Reproduce the records below exactly, but only between the lines holding "a coincident timeout." and "export DESIGN_NAME = apb_master", inclusive.

Collection entries

::::

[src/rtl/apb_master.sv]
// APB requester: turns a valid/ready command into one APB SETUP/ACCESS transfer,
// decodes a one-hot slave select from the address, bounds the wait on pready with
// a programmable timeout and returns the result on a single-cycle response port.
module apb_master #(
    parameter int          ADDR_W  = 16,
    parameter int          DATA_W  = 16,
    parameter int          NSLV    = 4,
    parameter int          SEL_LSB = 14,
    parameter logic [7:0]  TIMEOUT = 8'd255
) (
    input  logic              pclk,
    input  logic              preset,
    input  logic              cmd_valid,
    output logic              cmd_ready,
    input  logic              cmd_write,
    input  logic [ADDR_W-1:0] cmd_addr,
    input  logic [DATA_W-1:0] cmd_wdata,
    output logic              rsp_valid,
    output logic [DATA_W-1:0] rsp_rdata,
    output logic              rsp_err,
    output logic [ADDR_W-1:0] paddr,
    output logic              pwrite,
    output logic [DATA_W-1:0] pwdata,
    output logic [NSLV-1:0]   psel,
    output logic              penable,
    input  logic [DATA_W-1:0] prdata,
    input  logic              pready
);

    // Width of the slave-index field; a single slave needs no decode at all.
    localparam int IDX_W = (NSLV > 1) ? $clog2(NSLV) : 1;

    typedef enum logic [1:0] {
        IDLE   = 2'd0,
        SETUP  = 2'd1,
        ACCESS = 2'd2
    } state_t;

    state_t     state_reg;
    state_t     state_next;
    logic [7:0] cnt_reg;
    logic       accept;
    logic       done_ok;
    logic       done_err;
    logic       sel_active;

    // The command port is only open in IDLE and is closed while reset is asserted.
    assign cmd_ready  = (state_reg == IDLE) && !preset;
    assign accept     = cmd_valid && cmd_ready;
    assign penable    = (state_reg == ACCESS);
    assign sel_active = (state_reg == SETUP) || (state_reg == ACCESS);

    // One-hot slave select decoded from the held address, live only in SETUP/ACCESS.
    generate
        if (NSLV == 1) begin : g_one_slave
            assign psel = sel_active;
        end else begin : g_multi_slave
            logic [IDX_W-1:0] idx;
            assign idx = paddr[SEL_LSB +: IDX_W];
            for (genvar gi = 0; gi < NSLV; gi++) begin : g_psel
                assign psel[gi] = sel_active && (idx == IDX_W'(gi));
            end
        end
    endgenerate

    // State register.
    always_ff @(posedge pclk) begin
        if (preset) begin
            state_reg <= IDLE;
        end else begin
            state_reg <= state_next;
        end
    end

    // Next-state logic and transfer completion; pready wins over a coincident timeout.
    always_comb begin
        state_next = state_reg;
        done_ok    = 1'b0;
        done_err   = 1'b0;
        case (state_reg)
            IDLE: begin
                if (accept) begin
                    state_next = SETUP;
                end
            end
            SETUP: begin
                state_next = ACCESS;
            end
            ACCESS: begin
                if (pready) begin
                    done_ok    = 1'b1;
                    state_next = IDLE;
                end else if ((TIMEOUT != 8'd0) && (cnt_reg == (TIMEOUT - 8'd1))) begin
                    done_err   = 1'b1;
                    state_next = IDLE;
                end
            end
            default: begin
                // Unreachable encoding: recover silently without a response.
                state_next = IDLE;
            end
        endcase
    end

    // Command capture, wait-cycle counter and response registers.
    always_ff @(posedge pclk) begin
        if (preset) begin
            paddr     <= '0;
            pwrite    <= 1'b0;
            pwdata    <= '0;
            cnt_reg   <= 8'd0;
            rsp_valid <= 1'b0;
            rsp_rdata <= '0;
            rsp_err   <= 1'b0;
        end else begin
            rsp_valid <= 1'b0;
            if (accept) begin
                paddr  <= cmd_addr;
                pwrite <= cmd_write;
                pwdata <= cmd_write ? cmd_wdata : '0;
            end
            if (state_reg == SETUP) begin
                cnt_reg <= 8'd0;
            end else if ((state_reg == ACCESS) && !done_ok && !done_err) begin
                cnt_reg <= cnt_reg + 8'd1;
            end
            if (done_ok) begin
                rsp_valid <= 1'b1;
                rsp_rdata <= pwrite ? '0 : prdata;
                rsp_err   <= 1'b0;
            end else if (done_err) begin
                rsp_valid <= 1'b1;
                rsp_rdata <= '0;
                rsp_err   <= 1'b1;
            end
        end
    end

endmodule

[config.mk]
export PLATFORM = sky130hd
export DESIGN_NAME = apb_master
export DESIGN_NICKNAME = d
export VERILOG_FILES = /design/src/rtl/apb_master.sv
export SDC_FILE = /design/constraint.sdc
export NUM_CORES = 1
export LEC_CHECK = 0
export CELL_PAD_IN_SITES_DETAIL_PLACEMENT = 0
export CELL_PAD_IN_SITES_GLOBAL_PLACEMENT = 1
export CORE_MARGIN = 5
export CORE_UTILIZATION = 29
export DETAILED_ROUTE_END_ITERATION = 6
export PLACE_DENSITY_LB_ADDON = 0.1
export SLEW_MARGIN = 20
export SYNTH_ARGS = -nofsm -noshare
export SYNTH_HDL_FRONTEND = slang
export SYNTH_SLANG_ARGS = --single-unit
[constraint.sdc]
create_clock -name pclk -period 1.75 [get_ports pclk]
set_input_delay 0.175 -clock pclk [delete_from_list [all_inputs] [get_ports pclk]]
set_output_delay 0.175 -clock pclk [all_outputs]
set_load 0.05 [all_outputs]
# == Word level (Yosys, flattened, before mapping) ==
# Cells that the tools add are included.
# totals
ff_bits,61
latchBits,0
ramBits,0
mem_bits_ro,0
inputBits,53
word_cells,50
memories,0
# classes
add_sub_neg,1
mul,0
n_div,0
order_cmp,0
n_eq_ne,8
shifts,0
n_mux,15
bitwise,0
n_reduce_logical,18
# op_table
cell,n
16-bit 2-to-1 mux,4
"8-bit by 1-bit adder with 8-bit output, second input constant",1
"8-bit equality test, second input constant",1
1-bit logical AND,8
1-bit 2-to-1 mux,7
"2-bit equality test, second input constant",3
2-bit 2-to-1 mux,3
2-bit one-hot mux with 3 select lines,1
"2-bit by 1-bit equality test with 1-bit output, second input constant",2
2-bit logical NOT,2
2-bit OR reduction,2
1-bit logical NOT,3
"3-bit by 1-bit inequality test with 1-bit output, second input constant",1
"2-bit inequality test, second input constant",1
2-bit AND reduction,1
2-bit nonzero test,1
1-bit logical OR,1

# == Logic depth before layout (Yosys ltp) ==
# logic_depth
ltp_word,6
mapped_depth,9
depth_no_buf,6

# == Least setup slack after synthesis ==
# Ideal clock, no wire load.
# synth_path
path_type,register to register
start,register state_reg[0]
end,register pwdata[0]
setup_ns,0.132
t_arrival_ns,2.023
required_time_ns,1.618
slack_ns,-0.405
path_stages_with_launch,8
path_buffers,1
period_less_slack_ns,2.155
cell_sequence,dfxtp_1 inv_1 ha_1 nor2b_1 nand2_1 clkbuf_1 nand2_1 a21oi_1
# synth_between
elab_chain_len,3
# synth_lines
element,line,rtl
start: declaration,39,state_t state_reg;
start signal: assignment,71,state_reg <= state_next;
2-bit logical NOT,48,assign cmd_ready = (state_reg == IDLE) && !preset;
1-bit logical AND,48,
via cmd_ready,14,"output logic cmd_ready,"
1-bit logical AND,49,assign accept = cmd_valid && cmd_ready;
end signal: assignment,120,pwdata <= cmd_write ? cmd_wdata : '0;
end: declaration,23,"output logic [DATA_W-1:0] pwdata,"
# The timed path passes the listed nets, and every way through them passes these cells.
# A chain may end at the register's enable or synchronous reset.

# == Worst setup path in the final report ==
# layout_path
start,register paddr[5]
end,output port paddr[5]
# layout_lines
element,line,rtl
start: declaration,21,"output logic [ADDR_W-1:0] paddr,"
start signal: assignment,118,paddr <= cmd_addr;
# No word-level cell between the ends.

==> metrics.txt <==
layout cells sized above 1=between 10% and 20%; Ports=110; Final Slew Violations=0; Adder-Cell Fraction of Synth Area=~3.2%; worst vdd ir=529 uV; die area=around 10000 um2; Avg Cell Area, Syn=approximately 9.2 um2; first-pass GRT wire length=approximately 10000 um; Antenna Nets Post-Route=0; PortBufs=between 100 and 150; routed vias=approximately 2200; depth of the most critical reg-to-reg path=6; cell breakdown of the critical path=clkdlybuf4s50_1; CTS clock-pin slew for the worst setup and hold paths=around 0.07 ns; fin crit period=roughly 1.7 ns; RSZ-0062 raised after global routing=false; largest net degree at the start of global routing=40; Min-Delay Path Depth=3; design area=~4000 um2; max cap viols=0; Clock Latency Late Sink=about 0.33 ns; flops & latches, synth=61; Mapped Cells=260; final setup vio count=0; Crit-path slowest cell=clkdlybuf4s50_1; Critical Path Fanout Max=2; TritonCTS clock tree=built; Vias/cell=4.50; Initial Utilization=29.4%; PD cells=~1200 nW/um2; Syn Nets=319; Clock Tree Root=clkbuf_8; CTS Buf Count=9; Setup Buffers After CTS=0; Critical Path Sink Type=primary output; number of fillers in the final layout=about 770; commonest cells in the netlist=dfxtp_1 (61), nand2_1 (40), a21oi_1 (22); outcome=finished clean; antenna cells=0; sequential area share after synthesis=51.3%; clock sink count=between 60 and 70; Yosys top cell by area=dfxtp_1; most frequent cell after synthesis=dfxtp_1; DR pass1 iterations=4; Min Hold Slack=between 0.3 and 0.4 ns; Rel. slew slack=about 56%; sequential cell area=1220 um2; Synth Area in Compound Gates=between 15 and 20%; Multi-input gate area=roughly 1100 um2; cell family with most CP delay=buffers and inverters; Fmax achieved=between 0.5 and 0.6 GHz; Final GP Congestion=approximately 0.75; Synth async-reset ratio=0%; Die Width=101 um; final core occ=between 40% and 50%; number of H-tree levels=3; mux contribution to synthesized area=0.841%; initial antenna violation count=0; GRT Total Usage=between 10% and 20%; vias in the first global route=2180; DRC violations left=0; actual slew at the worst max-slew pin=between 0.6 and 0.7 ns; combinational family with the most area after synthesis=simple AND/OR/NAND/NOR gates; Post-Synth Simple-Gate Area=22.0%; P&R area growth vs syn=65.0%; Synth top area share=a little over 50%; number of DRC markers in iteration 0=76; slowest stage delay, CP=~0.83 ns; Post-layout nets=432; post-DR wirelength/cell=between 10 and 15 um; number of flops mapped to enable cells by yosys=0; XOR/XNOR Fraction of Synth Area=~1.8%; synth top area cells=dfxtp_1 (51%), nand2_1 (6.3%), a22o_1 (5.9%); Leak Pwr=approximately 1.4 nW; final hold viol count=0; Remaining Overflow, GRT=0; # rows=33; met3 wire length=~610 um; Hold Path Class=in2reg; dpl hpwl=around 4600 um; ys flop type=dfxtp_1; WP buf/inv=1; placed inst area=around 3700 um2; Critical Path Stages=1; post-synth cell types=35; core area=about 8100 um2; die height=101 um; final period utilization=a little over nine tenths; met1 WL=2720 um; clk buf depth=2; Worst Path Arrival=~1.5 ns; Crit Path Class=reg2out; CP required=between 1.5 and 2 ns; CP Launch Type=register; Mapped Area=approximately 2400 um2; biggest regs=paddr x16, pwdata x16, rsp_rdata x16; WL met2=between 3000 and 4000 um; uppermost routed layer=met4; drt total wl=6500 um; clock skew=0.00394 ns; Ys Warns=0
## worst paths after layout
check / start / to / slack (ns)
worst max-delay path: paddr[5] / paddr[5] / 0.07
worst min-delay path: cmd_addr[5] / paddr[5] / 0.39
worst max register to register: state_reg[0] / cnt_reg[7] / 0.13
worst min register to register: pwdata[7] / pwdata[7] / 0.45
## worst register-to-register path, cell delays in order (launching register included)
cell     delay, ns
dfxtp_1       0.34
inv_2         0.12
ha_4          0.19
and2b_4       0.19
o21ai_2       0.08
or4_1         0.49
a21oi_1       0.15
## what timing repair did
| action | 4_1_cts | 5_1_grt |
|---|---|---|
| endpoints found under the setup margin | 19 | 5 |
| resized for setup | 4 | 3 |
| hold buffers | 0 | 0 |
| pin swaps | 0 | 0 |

::::

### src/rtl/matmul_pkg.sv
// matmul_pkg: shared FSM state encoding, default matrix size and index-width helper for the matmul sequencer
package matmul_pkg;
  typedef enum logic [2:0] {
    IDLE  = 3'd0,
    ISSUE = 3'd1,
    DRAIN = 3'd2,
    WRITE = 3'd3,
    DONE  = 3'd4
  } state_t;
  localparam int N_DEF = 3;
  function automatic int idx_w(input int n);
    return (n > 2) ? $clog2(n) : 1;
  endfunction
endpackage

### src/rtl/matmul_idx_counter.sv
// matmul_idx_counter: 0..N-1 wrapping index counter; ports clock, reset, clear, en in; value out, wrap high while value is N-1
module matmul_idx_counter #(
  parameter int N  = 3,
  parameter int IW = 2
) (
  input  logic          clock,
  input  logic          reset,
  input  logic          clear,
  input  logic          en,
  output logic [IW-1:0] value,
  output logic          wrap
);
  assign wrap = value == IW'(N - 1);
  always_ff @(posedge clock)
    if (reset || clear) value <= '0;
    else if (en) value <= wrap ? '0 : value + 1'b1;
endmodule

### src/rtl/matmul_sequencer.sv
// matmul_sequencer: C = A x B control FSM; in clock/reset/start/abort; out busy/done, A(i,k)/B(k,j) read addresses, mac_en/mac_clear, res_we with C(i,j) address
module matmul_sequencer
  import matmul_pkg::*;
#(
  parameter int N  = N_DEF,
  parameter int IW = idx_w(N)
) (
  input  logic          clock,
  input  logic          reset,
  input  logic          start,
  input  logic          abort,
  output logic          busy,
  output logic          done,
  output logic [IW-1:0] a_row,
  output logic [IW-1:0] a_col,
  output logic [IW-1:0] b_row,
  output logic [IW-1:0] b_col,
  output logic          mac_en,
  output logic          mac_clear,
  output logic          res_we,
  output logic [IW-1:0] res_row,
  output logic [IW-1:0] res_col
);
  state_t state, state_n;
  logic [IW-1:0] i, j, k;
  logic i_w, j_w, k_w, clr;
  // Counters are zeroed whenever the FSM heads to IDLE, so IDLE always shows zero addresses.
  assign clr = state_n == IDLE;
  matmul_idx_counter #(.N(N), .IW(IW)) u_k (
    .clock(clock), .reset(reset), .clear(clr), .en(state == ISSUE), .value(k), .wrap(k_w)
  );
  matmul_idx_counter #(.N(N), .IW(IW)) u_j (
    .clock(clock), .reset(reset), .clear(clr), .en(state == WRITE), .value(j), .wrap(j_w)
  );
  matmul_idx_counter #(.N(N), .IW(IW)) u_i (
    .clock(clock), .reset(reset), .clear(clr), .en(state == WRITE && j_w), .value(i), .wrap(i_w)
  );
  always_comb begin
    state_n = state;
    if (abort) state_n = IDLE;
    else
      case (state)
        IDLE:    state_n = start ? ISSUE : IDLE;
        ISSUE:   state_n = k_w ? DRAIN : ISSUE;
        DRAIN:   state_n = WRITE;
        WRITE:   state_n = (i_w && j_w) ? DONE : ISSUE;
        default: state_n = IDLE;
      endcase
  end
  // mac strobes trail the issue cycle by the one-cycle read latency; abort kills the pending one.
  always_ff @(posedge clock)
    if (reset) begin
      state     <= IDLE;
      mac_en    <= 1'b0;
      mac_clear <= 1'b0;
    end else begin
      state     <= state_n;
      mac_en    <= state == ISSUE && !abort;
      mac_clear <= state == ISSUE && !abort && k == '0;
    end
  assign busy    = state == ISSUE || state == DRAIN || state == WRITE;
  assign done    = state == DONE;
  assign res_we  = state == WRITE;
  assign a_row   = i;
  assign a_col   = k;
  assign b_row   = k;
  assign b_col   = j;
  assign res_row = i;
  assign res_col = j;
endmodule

::::

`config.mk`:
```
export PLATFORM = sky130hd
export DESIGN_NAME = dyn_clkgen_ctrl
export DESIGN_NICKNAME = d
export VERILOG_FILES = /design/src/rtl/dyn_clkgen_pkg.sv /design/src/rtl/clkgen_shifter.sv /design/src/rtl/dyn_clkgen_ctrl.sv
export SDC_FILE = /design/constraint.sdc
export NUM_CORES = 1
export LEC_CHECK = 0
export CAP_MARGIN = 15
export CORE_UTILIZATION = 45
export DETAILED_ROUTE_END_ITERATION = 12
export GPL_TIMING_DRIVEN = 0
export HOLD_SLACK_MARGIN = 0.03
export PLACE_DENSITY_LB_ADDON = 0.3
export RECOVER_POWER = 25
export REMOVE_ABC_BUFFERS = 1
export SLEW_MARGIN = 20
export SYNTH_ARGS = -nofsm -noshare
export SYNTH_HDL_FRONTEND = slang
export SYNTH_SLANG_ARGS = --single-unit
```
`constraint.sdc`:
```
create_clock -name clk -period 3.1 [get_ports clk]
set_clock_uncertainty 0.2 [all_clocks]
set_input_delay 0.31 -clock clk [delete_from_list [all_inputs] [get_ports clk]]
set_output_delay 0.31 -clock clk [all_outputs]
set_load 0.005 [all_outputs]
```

::::

- _Problem solution_:
    // Next-state logic and transfer completion; pready wins over a coincident timeout.
    always_comb begin
        state_next = state_reg;
        done_ok    = 1'b0;
        done_err   = 1'b0;
        case (state_reg)
            IDLE: begin
                if (accept) begin
                    state_next = SETUP;
                end
            end
            SETUP: begin
                state_next = ACCESS;
            end
            ACCESS: begin
                if (pready) begin
                    done_ok    = 1'b1;
                    state_next = IDLE;
                end else if ((TIMEOUT != 8'd0) && (cnt_reg == (TIMEOUT - 8'd1))) begin
                    done_err   = 1'b1;
                    state_next = IDLE;
                end
            end
            default: begin
                // Unreachable encoding: recover silently without a response.
                state_next = IDLE;
            end
        endcase
    end

    // Command capture, wait-cycle counter and response registers.
    always_ff @(posedge pclk) begin
        if (preset) begin
            paddr     <= '0;
            pwrite    <= 1'b0;
            pwdata    <= '0;
            cnt_reg   <= 8'd0;
            rsp_valid <= 1'b0;
            rsp_rdata <= '0;
            rsp_err   <= 1'b0;
        end else begin
            rsp_valid <= 1'b0;
            if (accept) begin
                paddr  <= cmd_addr;
                pwrite <= cmd_write;
                pwdata <= cmd_write ? cmd_wdata : '0;
            end
            if (state_reg == SETUP) begin
                cnt_reg <= 8'd0;
            end else if ((state_reg == ACCESS) && !done_ok && !done_err) begin
                cnt_reg <= cnt_reg + 8'd1;
            end
            if (done_ok) begin
                rsp_valid <= 1'b1;
                rsp_rdata <= pwrite ? '0 : prdata;
                rsp_err   <= 1'b0;
            end else if (done_err) begin
                rsp_valid <= 1'b1;
                rsp_rdata <= '0;
                rsp_err   <= 1'b1;
            end
        end
    end

endmodule

[config.mk]
export PLATFORM = sky130hd
export DESIGN_NAME = apb_master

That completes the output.